Od razu zacznę od banału: skarpetki od Many Mornings są piękne!
Pierwszą parę dostałem w grudniu od znajomego, to właśnie Maciek odkrył przede mną firmę spod Łodzi zajmującą się skarpetkami.
"Many Mornings powstało i działa w Aleksandrowie Łódzkim, polskim
“Skarpetkowie”, miejscu gdzie od ponad 100 lat wytwarzane są skarpetki i
gdzie przemysł włókienniczy ma korzenie w prawie każdej rodzinie.
Wzbogaceni rzemieślniczą tradycją, tworzymy nową jakość. Wspieramy
lokalność – produkujemy nasze skarpety w rodzinnym przedsiębiorstwie z
25 letnim doświadczeniem. Pragnienie ekscytujących wzorów
i najświeższych kolorów to fundamenty Many Mornings."
(cytat z oficjalnej strony Many Mornings)
W tej firmie podoba mi się przede wszystkim to, że jest polska i lokalna ( tak jak łódzka firma Pan Tu Nie Stał). Na początku lutego postanowiłem zaryzykować i samemu zamówić przez sklep On-line wypatrzoną parę niebieskich soxów w polskie kwiaty.
Nie musiałem długo czekać.
Dotarły ładnie zapakowane.
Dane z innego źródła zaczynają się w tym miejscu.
==> src/sv/twma_pkg.sv <==
// ----------------------------------------------------------------------------
// twma_pkg
// Shared constants and controller/datapath interface types for the
// time weighted moving average block.
// ----------------------------------------------------------------------------
`default_nettype none

package twma_pkg;

  localparam int DEF_MAX_WINDOW = 255;
  localparam int DEF_VALUE_BITS = 16;
  localparam int DEF_TIME_BITS  = 32;

  localparam int ACC_BITS     = 64;
  localparam int CFG_BITS     = 8;
  localparam int MIN_WINDOW   = 2;
  localparam int WINDOW_RESET = 2;

  // commands from the controller, at most one active per cycle
  typedef struct packed {
    logic capture;
    logic start;
    logic rd_a;
    logic rd_b;
    logic lat_b;
    logic mul_old;
    logic sub_old;
    logic mul_new;
    logic add_new;
    logic mag;
    logic check;
    logic div_step;
    logic writeback;
    logic out_load;
  } cmd_t;

  typedef struct packed {
    logic start;
    logic full;
    logic need_div;
    logic div_last;
    logic out_busy;
  } status_t;

endpackage

`default_nettype wire

==> src/sv/twma_ctrl.sv <==
// ----------------------------------------------------------------------------
// twma_ctrl
// Sequencer for one sample: window retire, new segment, divide, write back.
// ----------------------------------------------------------------------------
`default_nettype none

module twma_ctrl (
  input  wire logic             clk,
  input  wire logic             rst,
  input  wire logic             in_valid,
  output logic                  in_ready,
  input  wire twma_pkg::status_t st,
  output twma_pkg::cmd_t        cmd
);

  typedef enum logic [13:0] {
    S_IDLE    = 14'b00000000000001,
    S_START   = 14'b00000000000010,
    S_RD_A    = 14'b00000000000100,
    S_RD_B    = 14'b00000000001000,
    S_LAT_B   = 14'b00000000010000,
    S_MUL_OLD = 14'b00000000100000,
    S_SUB_OLD = 14'b00000001000000,
    S_MUL_NEW = 14'b00000010000000,
    S_ADD_NEW = 14'b00000100000000,
    S_MAG     = 14'b00001000000000,
    S_CHECK   = 14'b00010000000000,
    S_DIV     = 14'b00100000000000,
    S_WB      = 14'b01000000000000,
    S_DONE    = 14'b10000000000000
  } state_t;

  state_t state;
  state_t state_next;

  assign in_ready = (state == S_IDLE);

  always_ff @(posedge clk) begin
    if (rst) begin
      state <= S_IDLE;
    end else begin
      state <= state_next;
    end
  end

  always_comb begin
    state_next = state;
    cmd        = '0;
    case (state)
      S_IDLE: begin
        if (in_valid) begin
          cmd.capture = 1'b1;
          if (st.start) begin
            state_next = S_START;
          end else if (st.full) begin
            state_next = S_RD_A;
          end else begin
            state_next = S_MUL_NEW;
          end
        end
      end
      S_START: begin
        cmd.start  = 1'b1;
        state_next = S_WB;
      end
      S_RD_A: begin
        cmd.rd_a   = 1'b1;
        state_next = S_RD_B;
      end
      S_RD_B: begin
        cmd.rd_b   = 1'b1;
        state_next = S_LAT_B;
      end
      S_LAT_B: begin
        cmd.lat_b  = 1'b1;
        state_next = S_MUL_OLD;
      end
      S_MUL_OLD: begin
        cmd.mul_old = 1'b1;
        state_next  = S_SUB_OLD;
      end
      S_SUB_OLD: begin
        cmd.sub_old = 1'b1;
        state_next  = S_MUL_NEW;
      end
      S_MUL_NEW: begin
        cmd.mul_new = 1'b1;
        state_next  = S_ADD_NEW;
      end
      S_ADD_NEW: begin
        cmd.add_new = 1'b1;
        state_next  = S_MAG;
      end
      S_MAG: begin
        cmd.mag    = 1'b1;
        state_next = S_CHECK;
      end
      S_CHECK: begin
        cmd.check  = 1'b1;
        state_next = st.need_div ? S_DIV : S_WB;
      end
      S_DIV: begin
        cmd.div_step = 1'b1;
        if (st.div_last) begin
          state_next = S_WB;
        end
      end
      S_WB: begin
        cmd.writeback = 1'b1;
        state_next    = S_DONE;
      end
      S_DONE: begin
        if (!st.out_busy) begin
          cmd.out_load = 1'b1;
          state_next   = S_IDLE;
        end
      end
      default: begin
        state_next = S_IDLE;
      end
    endcase
  end

endmodule

`default_nettype wire

==> config.mk <==
export PLATFORM = sky130hd
export DESIGN_NAME = twma_ctrl
export DESIGN_NICKNAME = d
export VERILOG_FILES = /design/src/sv/twma_pkg.sv /design/src/sv/twma_ctrl.sv
export SDC_FILE = /design/constraint.sdc
export NUM_CORES = 1
export LEC_CHECK = 0
export BUFFER_PORTS_ARGS = -buffer_cell sky130_fd_sc_hd__clkbuf_2
export CELL_PAD_IN_SITES_DETAIL_PLACEMENT = 0
export CELL_PAD_IN_SITES_GLOBAL_PLACEMENT = 2
export CORE_MARGIN = 1
export CORE_UTILIZATION = 31
export CTS_BUF_LIST = sky130_fd_sc_hd__clkbuf_16
export DETAILED_ROUTE_END_ITERATION = 16
export GPL_ROUTABILITY_DRIVEN = 0
export GPL_TIMING_DRIVEN = 0
export PLACE_DENSITY = 0.84
export SETUP_SLACK_MARGIN = 0.2
export SLEW_MARGIN = 40
export SYNTH_ARGS = -nofsm -noshare
export SYNTH_HDL_FRONTEND = slang
export SYNTH_SLANG_ARGS = --single-unit
==> constraint.sdc <==
create_clock -name clk -period 2.25 [get_ports clk]
set_input_delay 0.225 -clock clk [delete_from_list [all_inputs] [get_ports clk]]
set_output_delay 0.225 -clock clk [all_outputs]
set_load 0.02 [all_outputs]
W środku była mała kartka z podziękowaniem i skarpetki, które na żywo są jeszcze piękniejsze, niż na stronie internetowej.
Od razu sprawdziłem skład: 80% bawełny, 17% poliamidu i 3% elastanu. Doskonała i naturalna mieszanka.
Muszę się kiedyś zebrać w sobie i pokazać Wam ile mam już wzorzystych i kolorowych skarpetek. To moja mała nieznana pasja, by kolekcjonować unikaty i potem je dumnie nosić.
Kto lubi kolorowe skarpetki powinien mieć chociaż jedną parę od Many Mornings.
Warto śledzić ich Fanpage na Facebooku, bo czasami pojawiają się kody do zniżki: z takiego właśnie kodu wintersale skorzystałem.